The Sound, Video and performance project ‘The Foundling’, by the British artist Terry Smith in collaboration with Linda Hirst and Ian Dearden, for the Foundling Museum 2009

I have recently been involved in collaborations with cinematographers, musicians and composers. This has greatly enriched my work and experiences and had an enormous effect of the finished works. Crossing over boundaries is something that I have always done in my work, with the early building interventions and exhibitions in domestic houses, as well as museums such as The British museum, Tate modern, MACBA in Barcelona, Muse Bellas Artes in Venezuela and recently at the Fogg Museum in Boston, USA and at Lasenall in Paris this year. 

‘Taking things a part to see how they were made has been a preoccupation since childhood.  It is a method and process that allows me to gain an insight into what the medium can do, and how the meaning of the work can be understood. It is a dark into light experience and involves working an idea over and over to gain an understanding of the medium or structure.’ 

The Foundling Museum, London 

The Foundling Museum tells the story of the Foundling Hospital, London's first home for abandoned children and of three major figures in British history: its campaigning founder the philanthropist Thomas Coram, the artist William Hogarth and the composer George Frideric Handel. This remarkable collection of art, period interiors and social history is now housed in a restored and refurbished building adjacent to the original site of the Hospital, demolished in 1926. It was the first art gallery in the country.

The Foundling Museum London was founded by Handel and Hogarth. Next year 09 is the 250th Anniversary of Handel’s death. 

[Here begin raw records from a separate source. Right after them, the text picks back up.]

[src/hw/sys_cont_pkg.sv]
package sys_cont_pkg;

  localparam int addr_w    = 32;
  localparam int sel_w     = 16;
  localparam int n_int     = 16;
  localparam int int_idx_w = 4;
  localparam int n_flush   = 7;

  //////////////////////////////
  // flush vector layout
  //////////////////////////////

  localparam int flush_fetch_b     = 0;
  localparam int flush_decode_0_b  = 1;
  localparam int flush_decode_1_b  = 2;
  localparam int flush_register_b  = 3;
  localparam int flush_address_b   = 4;
  localparam int flush_execute_b   = 5;
  localparam int flush_writeback_b = 6;

  // everything up to execute, writeback keeps retiring
  localparam logic [n_flush-1:0] flush_redirect = ~(n_flush'(1) << flush_writeback_b);

  // front of the pipe only, execute already drained by the halt
  localparam logic [n_flush-1:0] flush_return =
      (n_flush'(1) << flush_fetch_b) |
      (n_flush'(1) << flush_decode_0_b) |
      (n_flush'(1) << flush_decode_1_b) |
      (n_flush'(1) << flush_register_b) |
      (n_flush'(1) << flush_address_b);

  //////////////////////////////
  // sequencer state codes
  //////////////////////////////

  localparam logic [2:0] ret_idle       = 3'd0;
  localparam logic [2:0] ret_pop_eflags = 3'd1;
  localparam logic [2:0] ret_pop_cs     = 3'd2;
  localparam logic [2:0] ret_pop_eip    = 3'd3;

  localparam logic [2:0] svc_idle    = 3'd0;
  localparam logic [2:0] svc_req_lo  = 3'd1;
  localparam logic [2:0] svc_wait_lo = 3'd2;
  localparam logic [2:0] svc_req_hi  = 3'd3;
  localparam logic [2:0] svc_wait_hi = 3'd4;

endpackage
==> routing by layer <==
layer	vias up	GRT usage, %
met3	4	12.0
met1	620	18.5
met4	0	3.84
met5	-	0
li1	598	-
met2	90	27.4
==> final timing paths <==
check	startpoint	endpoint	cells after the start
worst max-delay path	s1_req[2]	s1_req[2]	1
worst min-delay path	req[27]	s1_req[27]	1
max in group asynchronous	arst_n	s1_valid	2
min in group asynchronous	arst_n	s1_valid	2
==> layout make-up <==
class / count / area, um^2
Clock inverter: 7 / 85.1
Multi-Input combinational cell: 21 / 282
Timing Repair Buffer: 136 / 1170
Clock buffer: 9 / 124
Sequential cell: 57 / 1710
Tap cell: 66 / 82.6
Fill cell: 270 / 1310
<file path="config.mk">
export PLATFORM = sky130hd
export DESIGN_NAME = htable_way
export DESIGN_NICKNAME = d
export VERILOG_FILES = /design/src/hw/htable_pkg.sv /design/src/hw/htable_way.sv
export SDC_FILE = /design/constraint.sdc
export NUM_CORES = 2
export LEC_CHECK = 0
export BUFFER_PORTS_ARGS = -buffer_cell sky130_fd_sc_hd__buf_2
export CORE_UTILIZATION = 35
export CTS_BUF_LIST = sky130_fd_sc_hd__clkbuf_2 sky130_fd_sc_hd__clkbuf_4 sky130_fd_sc_hd__clkbuf_8
export CTS_CLUSTER_DIAMETER = 200
export DETAILED_ROUTE_END_ITERATION = 8
export PLACE_DENSITY = 0.6
export SLEW_MARGIN = 20
export SYNTH_ARGS = -nofsm -noshare
export SYNTH_HDL_FRONTEND = slang
export SYNTH_SLANG_ARGS = --single-unit
</file>
<file path="constraint.sdc">
create_clock -name clk -period 5.3 [get_ports clk]
set_input_delay 1.59 -clock clk [delete_from_list [all_inputs] [get_ports clk]]
set_output_delay 1.59 -clock clk [all_outputs]
set_load 0.02 [all_outputs]
</file>
<file path="src/hw/htable_pkg.sv">
package htable_pkg;

    // ======================================================================
    // Widths and sizes
    // ======================================================================
    localparam int KEY_WID     = 32;
    localparam int VALUE_WID   = 16;
    localparam int HASH_WID    = 6;
    localparam int NUM_BUCKETS = 2**HASH_WID;
    localparam int NUM_WAYS    = 2;

    // Slices folded by the hash, last one zero-padded
    localparam int HASH_SLICES = (KEY_WID + HASH_WID - 1) / HASH_WID;

    typedef logic [KEY_WID-1:0]   key_t;
    typedef logic [VALUE_WID-1:0] value_t;
    typedef logic [HASH_WID-1:0]  hash_t;
    typedef logic                 way_idx_t;

    // ======================================================================
    // Operations and payloads
    // ======================================================================
    typedef enum logic [1:0] {
        OP_LOOKUP = 2'd0,
        OP_INSERT = 2'd1,
        OP_DELETE = 2'd2
    } htable_op_e;

    typedef struct packed {
        htable_op_e op;
        key_t       key;
        value_t     value;    // Insert only
    } htable_req_t;

    typedef struct packed {
        logic   valid;
        key_t   key;
        value_t value;
    } htable_entry_t;

    typedef struct packed {
        htable_op_e op;
        key_t       key;
        logic       found;    // Key present before the operation
        logic       full;     // Insert refused, no way available
        value_t     value;
    } htable_resp_t;

    // XOR fold of the key into a bucket index
    function automatic hash_t htable_hash(input key_t key);
        logic [HASH_SLICES*HASH_WID-1:0] padded;
        hash_t                           folded;
        padded              = '0;
        padded[KEY_WID-1:0] = key;
        folded              = '0;
        for (int i = 0; i < HASH_SLICES; i++) begin
            folded ^= padded[i*HASH_WID +: HASH_WID];
        end
        return folded;
    endfunction

endpackage

</file>
<file path="src/hw/htable_way.sv">
module htable_way (
    input  logic                      clk,
    input  logic                      arst_n,
    input  logic                      s1_valid,
    input  htable_pkg::key_t          s1_key,
    input  htable_pkg::hash_t         s1_hash,
    input  logic                      wr_en,
    input  htable_pkg::hash_t         wr_hash,
    input  htable_pkg::htable_entry_t wr_entry,
    output htable_pkg::htable_entry_t entry,
    output logic                      hit
);
    import htable_pkg::*;

    htable_entry_t mem [NUM_BUCKETS];
    htable_entry_t rd_entry;
    logic          bypass;
    logic          match;

    // ======================================================================
    // Storage
    // ======================================================================
    always_ff @(posedge clk) begin
        if (wr_en) begin
            mem[wr_hash] <= wr_entry;
        end
    end

    // A write landing on the bucket being read wins over the array
    assign bypass   = wr_en && (wr_hash == s1_hash);
    assign rd_entry = bypass ? wr_entry : mem[s1_hash];

    // Key compare kept local to the bank
    assign match = rd_entry.valid && (rd_entry.key == s1_key);

    // ======================================================================
    // Read register
    // ======================================================================
    always_ff @(posedge clk) begin
        if (s1_valid) begin
            entry <= rd_entry;
        end
    end

    always_ff @(posedge clk or negedge arst_n) begin
        if (!arst_n) begin
            hit <= 1'b0;
        end else begin
            hit <= s1_valid & match;
        end
    end

endmodule

</file>
**src/hw/htable_pkg.sv**
```systemverilog
package htable_pkg;

    // ======================================================================
    // Widths and sizes
    // ======================================================================
    localparam int KEY_WID     = 32;
    localparam int VALUE_WID   = 16;
    localparam int HASH_WID    = 6;
    localparam int NUM_BUCKETS = 2**HASH_WID;
    localparam int NUM_WAYS    = 2;

    // Slices folded by the hash, last one zero-padded
    localparam int HASH_SLICES = (KEY_WID + HASH_WID - 1) / HASH_WID;

    typedef logic [KEY_WID-1:0]   key_t;
    typedef logic [VALUE_WID-1:0] value_t;
    typedef logic [HASH_WID-1:0]  hash_t;
    typedef logic                 way_idx_t;

    // ======================================================================
    // Operations and payloads
    // ======================================================================
    typedef enum logic [1:0] {
        OP_LOOKUP = 2'd0,
        OP_INSERT = 2'd1,
        OP_DELETE = 2'd2
    } htable_op_e;

    typedef struct packed {
        htable_op_e op;
        key_t       key;
        value_t     value;    // Insert only
    } htable_req_t;

    typedef struct packed {
        logic   valid;
        key_t   key;
        value_t value;
    } htable_entry_t;

    typedef struct packed {
        htable_op_e op;
        key_t       key;
        logic       found;    // Key present before the operation
        logic       full;     // Insert refused, no way available
        value_t     value;
    } htable_resp_t;

    // XOR fold of the key into a bucket index
    function automatic hash_t htable_hash(input key_t key);
        logic [HASH_SLICES*HASH_WID-1:0] padded;
        hash_t                           folded;
        padded              = '0;
        padded[KEY_WID-1:0] = key;
        folded              = '0;
        for (int i = 0; i < HASH_SLICES; i++) begin
            folded ^= padded[i*HASH_WID +: HASH_WID];
        end
        return folded;
    endfunction

endpackage

```
**src/hw/htable_resolve.sv**
```systemverilog
module htable_resolve (
    input  logic                                                 clk,
    input  logic                                                 arst_n,
    input  logic                                                 s1_valid,
    input  htable_pkg::htable_req_t                              s1_req,
    input  htable_pkg::hash_t                                    s1_hash,
    input  htable_pkg::htable_entry_t [htable_pkg::NUM_WAYS-1:0] way_entry,
    input  logic [htable_pkg::NUM_WAYS-1:0]                      way_hit,
    output logic [htable_pkg::NUM_WAYS-1:0]                      wr_en,
    output htable_pkg::hash_t                                    wr_hash,
    output htable_pkg::htable_entry_t                            wr_entry,
    output logic                                                 init_done,
    output logic                                                 resp_valid,
    output htable_pkg::htable_resp_t                             resp
);
    import htable_pkg::*;

    typedef enum logic {
        INIT_SWEEP,
        RUN
    } state_e;

    state_e      state;
    logic        sweep_go;
    hash_t       sweep_cnt;
    logic        s2_valid;
    htable_req_t s2_req;
    hash_t       s2_hash;
    logic        hit_any;
    logic        free_any;
    way_idx_t    hit_way;
    way_idx_t    free_way;
    logic        do_write;
    way_idx_t    wr_way;
    logic        full;

    // ======================================================================
    // Stage 2, aligned with the way read registers
    // ======================================================================
    always_ff @(posedge clk or negedge arst_n) begin
        if (!arst_n) begin
            s2_valid   <= 1'b0;
            resp_valid <= 1'b0;
        end else begin
            s2_valid   <= s1_valid;
            resp_valid <= s2_valid;
        end
    end

    always_ff @(posedge clk) begin
        s2_req  <= s1_req;
        s2_hash <= s1_hash;
    end

    // ======================================================================
    // Clearing sweep after reset
    // ======================================================================
    // Sweep starts one cycle after release
    always_ff @(posedge clk or negedge arst_n) begin
        if (!arst_n) begin
            state     <= INIT_SWEEP;
            sweep_go  <= 1'b0;
            sweep_cnt <= '0;
        end else begin
            sweep_go <= 1'b1;
            if (state == INIT_SWEEP && sweep_go) begin
                sweep_cnt <= sweep_cnt + 1'b1;
                if (sweep_cnt == hash_t'(NUM_BUCKETS - 1)) begin
                    state <= RUN;
                end
            end
        end
    end

    assign init_done = (state == RUN);

    // Lowest-numbered way wins for both hit and free
    always_comb begin
        hit_any  = 1'b0;
        free_any = 1'b0;
        hit_way  = '0;
        free_way = '0;
        for (int w = NUM_WAYS - 1; w >= 0; w--) begin
            if (way_hit[w]) begin
                hit_any = 1'b1;
                hit_way = way_idx_t'(w);
            end
            if (!way_entry[w].valid) begin
                free_any = 1'b1;
                free_way = way_idx_t'(w);
            end
        end
    end

    // Write decision, shared port to all ways
    always_comb begin
        do_write = 1'b0;
        wr_way   = hit_way;
        full     = 1'b0;
        wr_hash  = s2_hash;
        wr_entry = '0;
        wr_en    = '0;
        if (state == INIT_SWEEP) begin
            wr_hash = sweep_cnt;
            wr_en   = {NUM_WAYS{sweep_go}};
        end else if (s2_valid) begin
            case (s2_req.op)
                OP_INSERT: begin
                    wr_entry.valid = 1'b1;
                    wr_entry.key   = s2_req.key;
                    wr_entry.value = s2_req.value;
                    if (hit_any) begin
                        do_write = 1'b1;
                    end else if (free_any) begin
                        do_write = 1'b1;
                        wr_way   = free_way;
                    end else begin
                        full = 1'b1;
                    end
                end
                // Invalid entry already on wr_entry
                OP_DELETE: do_write = hit_any;
                default:   do_write = 1'b0;
            endcase
            if (do_write) begin
                wr_en[wr_way] = 1'b1;
            end
        end
    end

    // Response register
    always_ff @(posedge clk) begin
        resp.op    <= s2_req.op;
        resp.key   <= s2_req.key;
        resp.found <= hit_any;
        resp.full  <= full;
        resp.value <= hit_any ? way_entry[hit_way].value : '0;
    end

endmodule

```
**config.mk**
```make
export PLATFORM = sky130hd
export DESIGN_NAME = htable_resolve
export DESIGN_NICKNAME = d
export VERILOG_FILES = /design/src/hw/htable_pkg.sv /design/src/hw/htable_resolve.sv
export SDC_FILE = /design/constraint.sdc
export NUM_CORES = 1
export LEC_CHECK = 0
export ABC_AREA = 0
export ABC_CLOCK_PERIOD_IN_PS = 3300
export BUFFER_PORTS_ARGS = -buffer_cell sky130_fd_sc_hd__clkbuf_2
export CAP_MARGIN = 20
export CORE_AREA = 5 5 101 103
export DETAILED_ROUTE_END_ITERATION = 6
export DIE_AREA = 0 0 106 108
export PLACE_DENSITY_LB_ADDON = 0.3
export SYNTH_ARGS = -nofsm -noshare
export SYNTH_HDL_FRONTEND = slang
export SYNTH_SLANG_ARGS = --single-unit
```
**constraint.sdc**
```tcl
create_clock -name clk -period 3.3 [get_ports clk]
set_input_delay 0.165 -clock clk [delete_from_list [all_inputs] [get_ports clk]]
set_output_delay 0.165 -clock clk [all_outputs]
set_load 0.005 [all_outputs]
```
--- src/uart_defines.svh ---
`ifndef UART_DEFINES_SVH
`define UART_DEFINES_SVH

// payload bits carried in one frame
`define UART_DATA_WIDTH 8

// clk cycles per bit time
// kept even so the mid-bit point falls on a whole cycle
`define UART_CLOCKS_PER_BIT 8

// parity sense where 0 is even and 1 is odd
`define UART_PARITY_ODD 0

// flops between the external line and the rx logic
`define UART_SYNC_STAGES 3

// start + data + parity + stop
`define UART_FRAME_BITS (`UART_DATA_WIDTH + 3)

`endif
--- src/uart_ctrl_pkg.sv ---
`include "uart_defines.svh"

package uart_ctrl_pkg;

	// transmit controller
	typedef enum logic [1:0] {
		TX_IDLE,   // line high, ready for a request
		TX_ARMED,  // frame loaded, waiting for the next baud tick
		TX_SEND    // shifting the frame out
	} tx_state_e;

	// receive controller
	typedef enum logic [1:0] {
		RX_IDLE,   // watching for a falling edge
		RX_START,  // half bit wait then start confirm
		RX_BITS,   // data and parity samples
		RX_STOP    // stop sample and result
	} rx_state_e;

	// counter widths shared by both controllers
	localparam int BAUD_CNT_W = $clog2(`UART_CLOCKS_PER_BIT);
	localparam int BIT_CNT_W  = $clog2(`UART_FRAME_BITS);

	typedef logic [BAUD_CNT_W-1:0] baud_cnt_t;  // cycle within a bit time
	typedef logic [BIT_CNT_W-1:0]  bit_cnt_t;   // bit within a frame

endpackage

--- src/uart_frame_pkg.sv ---
`include "uart_defines.svh"

package uart_frame_pkg;

	// one byte of payload
	typedef logic [`UART_DATA_WIDTH-1:0] uart_data_t;

	// frame as it appears on the wire with bit 0 sent first
	typedef logic [`UART_FRAME_BITS-1:0] uart_frame_raw_t;

	// same frame split into its fields, msb down
	typedef struct packed {
		logic       stop;   // idles high
		logic       parity;
		uart_data_t data;   // lsb goes out right after start
		logic       start;  // always low on a good frame
	} uart_frame_fields_t;

	// tx loads fields and shifts raw, rx shifts raw and checks fields
	typedef union packed {
		uart_frame_raw_t    raw;
		uart_frame_fields_t fields;
	} uart_frame_u;

	// xor of the data bits, flipped for odd parity
	function automatic logic uart_parity(input uart_data_t data);
		logic odd;
		odd = (`UART_PARITY_ODD != 0);
		return (^data) ^ odd;
	endfunction

endpackage
<file path="src/rtl/capture_pkg.sv">
package capture_pkg;

    typedef enum logic [1:0] {
        IDLE      = 2'd0,
        COUNTDOWN = 2'd1,
        SHOOT     = 2'd2,
        DONE      = 2'd3
    } session_state_e;

    typedef enum logic [1:0] {
        TONE_OFF  = 2'd0,
        TONE_LOW  = 2'd1,
        TONE_HIGH = 2'd2
    } tone_e;

    typedef struct packed {
        logic [2:0] shot_idx;     // Shot number from 0
        logic [7:0] frame_stamp;  // v_sync edges since session start
        tone_e      tone;
    } shot_rec_t;

    // Shown on shot_num outside a session
    localparam logic [2:0] IDLE_NUM = 3'd7;

endpackage

</file>
<file path="src/rtl/btn_debounce.sv">
`timescale 1ns/1ps

module btn_debounce #(
    parameter int DEBOUNCE_DIV = 100_000
) (
    input  logic clk,
    input  logic reset,
    input  logic btn_in,
    output logic press
);

    localparam int DW = $clog2(DEBOUNCE_DIV + 1);

    logic [DW-1:0] div_cnt;
    logic          sample_en;
    logic [3:0]    history;
    logic          all_high;
    logic          all_high_d;

    // Sample enable, one cycle every DEBOUNCE_DIV clocks
    always_ff @(posedge clk, posedge reset) begin
        if (reset) begin
            div_cnt   <= '0;
            sample_en <= 1'b0;
        end else if (div_cnt == DW'(DEBOUNCE_DIV - 1)) begin
            div_cnt   <= '0;
            sample_en <= 1'b1;
        end else begin
            div_cnt   <= div_cnt + 1'b1;
            sample_en <= 1'b0;
        end
    end

    always_ff @(posedge clk, posedge reset) begin
        if (reset) begin
            history    <= '0;
            all_high_d <= 1'b0;
        end else begin
            if (sample_en) begin
                history <= {btn_in, history[3:1]};  // Newest sample at the top
            end
            all_high_d <= all_high;
        end
    end

    assign all_high = &history;
    assign press    = all_high & ~all_high_d;  // Rising edge only

endmodule

</file>
<file path="src/rtl/capture_ctrl.sv">
`timescale 1ns/1ps

module capture_ctrl #(
    parameter int NUM_SHOTS   = 6,
    parameter int SHOT_CYCLES = 300_000_000
) (
    input  logic                   clk,
    input  logic                   reset,
    input  logic                   start_press,
    input  logic                   abort_press,
    input  logic                   v_sync,
    output logic                   push,
    output capture_pkg::shot_rec_t push_rec,
    output logic                   active,
    output logic                   finish,
    output logic [2:0]             shot_num
);

    import capture_pkg::*;

    localparam int         CW       = $clog2(SHOT_CYCLES + 1);
    localparam logic [2:0] LAST_IDX = 3'(NUM_SHOTS - 1);

    session_state_e state;
    logic [CW-1:0]  cnt;
    logic [2:0]     idx;
    logic [7:0]     stamp;
    logic           v_sync_d;
    logic           shoot_now;
    tone_e          tone;

    assign active    = (state != IDLE);
    assign finish    = (state == DONE);
    assign shot_num  = active ? idx : IDLE_NUM;
    assign tone      = (idx == LAST_IDX) ? TONE_HIGH : TONE_LOW;
    assign shoot_now = (state == SHOOT) && v_sync && !abort_press;

    // Session FSM, abort wins over everything
    always_ff @(posedge clk, posedge reset) begin
        if (reset) begin
            state <= IDLE;
            cnt   <= '0;
            idx   <= '0;
        end else if (abort_press) begin
            state <= IDLE;
            cnt   <= '0;
        end else begin
            case (state)
                IDLE: begin
                    if (start_press) begin
                        state <= COUNTDOWN;
                        cnt   <= '0;
                        idx   <= '0;
                    end
                end
                COUNTDOWN: begin
                    if (cnt == CW'(SHOT_CYCLES - 1)) begin
                        state <= SHOOT;
                    end else begin
                        cnt <= cnt + 1'b1;
                    end
                end
                SHOOT: begin
                    if (v_sync) begin  // Align to frame
                        idx   <= idx + 1'b1;
                        cnt   <= '0;
                        state <= (idx == LAST_IDX) ? DONE : COUNTDOWN;
                    end
                end
                DONE: begin
                    state <= IDLE;
                end
                default: begin
                    state <= IDLE;
                end
            endcase
        end
    end

    // Frame stamp counts v_sync rising edges during a session
    always_ff @(posedge clk, posedge reset) begin
        if (reset) begin
            v_sync_d <= 1'b0;
            stamp    <= '0;
        end else begin
            v_sync_d <= v_sync;
            if ((state == IDLE) && start_press) begin
                stamp <= '0;
            end else if (active && v_sync && !v_sync_d) begin
                stamp <= stamp + 1'b1;  // Wraps at 256
            end
        end
    end

    always_ff @(posedge clk, posedge reset) begin
        if (reset) begin
            push <= 1'b0;
        end else begin
            push <= shoot_now;
        end
    end

    always_ff @(posedge clk) begin
        if (shoot_now) begin
            push_rec.shot_idx    <= idx;
            push_rec.frame_stamp <= stamp;
            push_rec.tone        <= tone;
        end
    end

endmodule

</file>
<file path="src/rtl/shot_fifo.sv">
`timescale 1ns/1ps

module shot_fifo #(
    parameter int FIFO_DEPTH = 8
) (
    input  logic                   clk,
    input  logic                   reset,
    input  logic                   push,
    input  capture_pkg::shot_rec_t push_rec,
    input  logic                   pop,
    output capture_pkg::shot_rec_t pop_rec,
    output logic                   empty,
    output logic                   dropped
);

    import capture_pkg::*;

    localparam int AW = (FIFO_DEPTH > 1) ? $clog2(FIFO_DEPTH) : 1;
    localparam int NW = $clog2(FIFO_DEPTH + 1);

    shot_rec_t     mem [FIFO_DEPTH];
    logic [AW-1:0] wr_ptr;
    logic [AW-1:0] rd_ptr;
    logic [NW-1:0] count;
    logic          full;
    logic          do_push;
    logic          do_pop;

    assign full    = (count == NW'(FIFO_DEPTH));
    assign empty   = (count == '0);
    assign do_push = push && !full;
    assign do_pop  = pop && !empty;

    always_ff @(posedge clk, posedge reset) begin
        if (reset) begin
            wr_ptr  <= '0;
            rd_ptr  <= '0;
            count   <= '0;
            dropped <= 1'b0;
        end else begin
            if (do_push) begin
                wr_ptr <= (wr_ptr == AW'(FIFO_DEPTH - 1)) ? '0 : wr_ptr + 1'b1;
            end
            if (do_pop) begin
                rd_ptr <= (rd_ptr == AW'(FIFO_DEPTH - 1)) ? '0 : rd_ptr + 1'b1;
            end
            if (do_push && !do_pop) begin
                count <= count + 1'b1;
            end else if (do_pop && !do_push) begin
                count <= count - 1'b1;
            end
            if (push && full) begin
                dropped <= 1'b1;  // Sticky until reset
            end
        end
    end

    always_ff @(posedge clk) begin
        if (do_push) begin
            mem[wr_ptr] <= push_rec;
        end
        if (do_pop) begin
            pop_rec <= mem[rd_ptr];
        end
    end

endmodule

</file>
<file path="src/rtl/shutter_beeper.sv">
`timescale 1ns/1ps

module shutter_beeper #(
    parameter int BEEP_CYCLES = 25_000_000,
    parameter int HALF_LOW    = 95_556,
    parameter int HALF_HIGH   = 47_778
) (
    input  logic                   clk,
    input  logic                   reset,
    input  logic                   empty,
    input  capture_pkg::shot_rec_t pop_rec,
    output logic                   pop,
    output capture_pkg::shot_rec_t shot_out,
    output logic                   shot_out_valid,
    output logic                   buzz
);

    import capture_pkg::*;

    typedef enum logic [1:0] {
        B_IDLE,
        B_FETCH,
        B_BEEP
    } beep_state_e;

    localparam int HALF_MAX = (HALF_LOW > HALF_HIGH) ? HALF_LOW : HALF_HIGH;
    localparam int BW       = $clog2(BEEP_CYCLES + 1);
    localparam int HW       = $clog2(HALF_MAX + 1);

    beep_state_e   state;
    logic [BW-1:0] beep_cnt;
    logic [HW-1:0] half_cnt;
    logic [HW-1:0] half_last;
    logic          tone_on;

    assign pop     = (state == B_IDLE) && !empty;
    assign tone_on = (shot_out.tone != TONE_OFF);

    always_comb begin
        case (shot_out.tone)
            TONE_HIGH: half_last = HW'(HALF_HIGH - 1);
            default:   half_last = HW'(HALF_LOW - 1);
        endcase
    end

    always_ff @(posedge clk, posedge reset) begin
        if (reset) begin
            state          <= B_IDLE;
            beep_cnt       <= '0;
            half_cnt       <= '0;
            buzz           <= 1'b0;
            shot_out_valid <= 1'b0;
        end else begin
            shot_out_valid <= 1'b0;
            case (state)
                B_IDLE: begin
                    if (!empty) begin
                        state <= B_FETCH;  // pop strobed this cycle
                    end
                end
                B_FETCH: begin
                    state          <= B_BEEP;
                    shot_out_valid <= 1'b1;
                    beep_cnt       <= '0;
                    half_cnt       <= '0;
                    buzz           <= (pop_rec.tone != TONE_OFF);
                end
                B_BEEP: begin
                    if (beep_cnt == BW'(BEEP_CYCLES - 1)) begin
                        state <= B_IDLE;
                        buzz  <= 1'b0;
                    end else begin
                        beep_cnt <= beep_cnt + 1'b1;
                        if (half_cnt == half_last) begin
                            half_cnt <= '0;
                            buzz     <= tone_on ? ~buzz : 1'b0;
                        end else begin
                            half_cnt <= half_cnt + 1'b1;
                        end
                    end
                end
                default: begin
                    state <= B_IDLE;
                    buzz  <= 1'b0;
                end
            endcase
        end
    end

    always_ff @(posedge clk) begin
        if (state == B_FETCH) begin
            shot_out <= pop_rec;  // Head record arrived last edge
        end
    end

endmodule

</file>
<file path="src/rtl/capture_top.sv">
`timescale 1ns/1ps

module capture_top #(
    parameter int DEBOUNCE_DIV = 100_000,
    parameter int NUM_SHOTS    = 6,
    parameter int SHOT_CYCLES  = 300_000_000,  // 3 s at 100 MHz
    parameter int FIFO_DEPTH   = 8,
    parameter int BEEP_CYCLES  = 25_000_000,
    parameter int HALF_LOW     = 95_556,       // Around C5
    parameter int HALF_HIGH    = 47_778        // Around C6
) (
    input  logic                   clk,
    input  logic                   reset,
    input  logic                   btn,
    input  logic                   btn_reset,
    input  logic                   v_sync,
    output logic                   active,
    output logic [2:0]             shot_num,
    output logic                   finish,
    output capture_pkg::shot_rec_t shot_out,
    output logic                   shot_out_valid,
    output logic                   buzz,
    output logic                   dropped
);

    import capture_pkg::*;

    logic      start_press;
    logic      abort_press;
    logic      push;
    shot_rec_t push_rec;
    logic      pop;
    shot_rec_t pop_rec;
    logic      empty;

    btn_debounce #(.DEBOUNCE_DIV(DEBOUNCE_DIV)) u_start_db (
        .clk   (clk),
        .reset (reset),
        .btn_in(btn),
        .press (start_press)
    );

    btn_debounce #(.DEBOUNCE_DIV(DEBOUNCE_DIV)) u_abort_db (
        .clk   (clk),
        .reset (reset),
        .btn_in(btn_reset),
        .press (abort_press)
    );

    capture_ctrl #(
        .NUM_SHOTS  (NUM_SHOTS),
        .SHOT_CYCLES(SHOT_CYCLES)
    ) u_ctrl (
        .clk        (clk),
        .reset      (reset),
        .start_press(start_press),
        .abort_press(abort_press),
        .v_sync     (v_sync),
        .push       (push),
        .push_rec   (push_rec),
        .active     (active),
        .finish     (finish),
        .shot_num   (shot_num)
    );

    shot_fifo #(.FIFO_DEPTH(FIFO_DEPTH)) u_fifo (
        .clk     (clk),
        .reset   (reset),
        .push    (push),
        .push_rec(push_rec),
        .pop     (pop),
        .pop_rec (pop_rec),
        .empty   (empty),
        .dropped (dropped)
    );

    shutter_beeper #(
        .BEEP_CYCLES(BEEP_CYCLES),
        .HALF_LOW   (HALF_LOW),
        .HALF_HIGH  (HALF_HIGH)
    ) u_beeper (
        .clk           (clk),
        .reset         (reset),
        .empty         (empty),
        .pop_rec       (pop_rec),
        .pop           (pop),
        .shot_out      (shot_out),
        .shot_out_valid(shot_out_valid),
        .buzz          (buzz)
    );

endmodule

</file>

The Ospedale della Pietà, Venice 

A convent, orphanage, and music school. It opened in the early fifteenth century as a charitable institution intended to provide for orphaned and abandoned girls, most of whom would remain for their entire lives unless they married; children could be left at the convent via a hole in the wall. Children and adults alike were given intensive musical training.

The composer Antonio Vivaldi was master violin tutor at the Ospedale della Pieta from 1704, and chief composer from 1713 until he left Venice in 1740. Much of Vivaldi's music was written expressly for the women of the Ospedale. Some of the children had been abandoned because of their physical deformities, and Vivaldi had instruments specially adapted for these women. The female orchestra and choir gave concerts to aristocratic audiences while hidden behind a metal grille.

 The Foundling Museum in London have commissioned Terry Smith to make a new work to open next year (2009) The work derives its source material from an existing works by Vivaldi, Handel and the visual works of Hogarth. There will be a series of live workshop performances building up to the installation at the Foundling Museum in London. Foundling orphanages exist throughout the world, the focus of The Foundling in London and Venice brings together to institutions that involved directly composers and artists.

 In The Foundling, I will visually and conceptually deconstructs, reconfigures and realigns given elements sourced from existing classical scores, by Handel and Vivaldi and images and works by Hogarth. The visual concept of the written score and the translation of this form of mark making into sound has always been a fascination for me. In this sense the written score is treated in the same way that I considers the material substance of architecture and sculpture, as raw material and point of departure. 

The Foundling : A new video/sound work Installation and live performance

The Foundling is a work divided into two parts, a video and sound installation that will be presented at the Foundling Museum in London, October 2009, and a live performance with sound and video.

The performance and workshops are an essential part in the construction of the finished installation. The method of live improvised performances was first developed for the work Broken Voices, which was developed through performances in Venice, the A Foundation in Liverpool and at the Tete á Tete Opera festival Riverside Studios in London. The same team is brought together again, Linda Hirst, Ian Dearden and cinematographer Jonathan Callery and produced by Clare Fitzpatrick for workinprogress.

The success of Broken Voices was the direct link that led to the invitation by The Foundling Museum. The experience and collaborations and advances made on that project are the driving force behind this application. It is rare in my work that I am able to create a new work that has a consistency of purpose from a proceeding project. Usually my works are innovative and new and begin and different starting points. This project marks a significant shift in my approach, in that The Foundling is able to capitalise on the enormous learning curve that led to the development and production of Broken Voices. This will enable the new work to go further and beyond the parameters and limits reached in Broken Voices.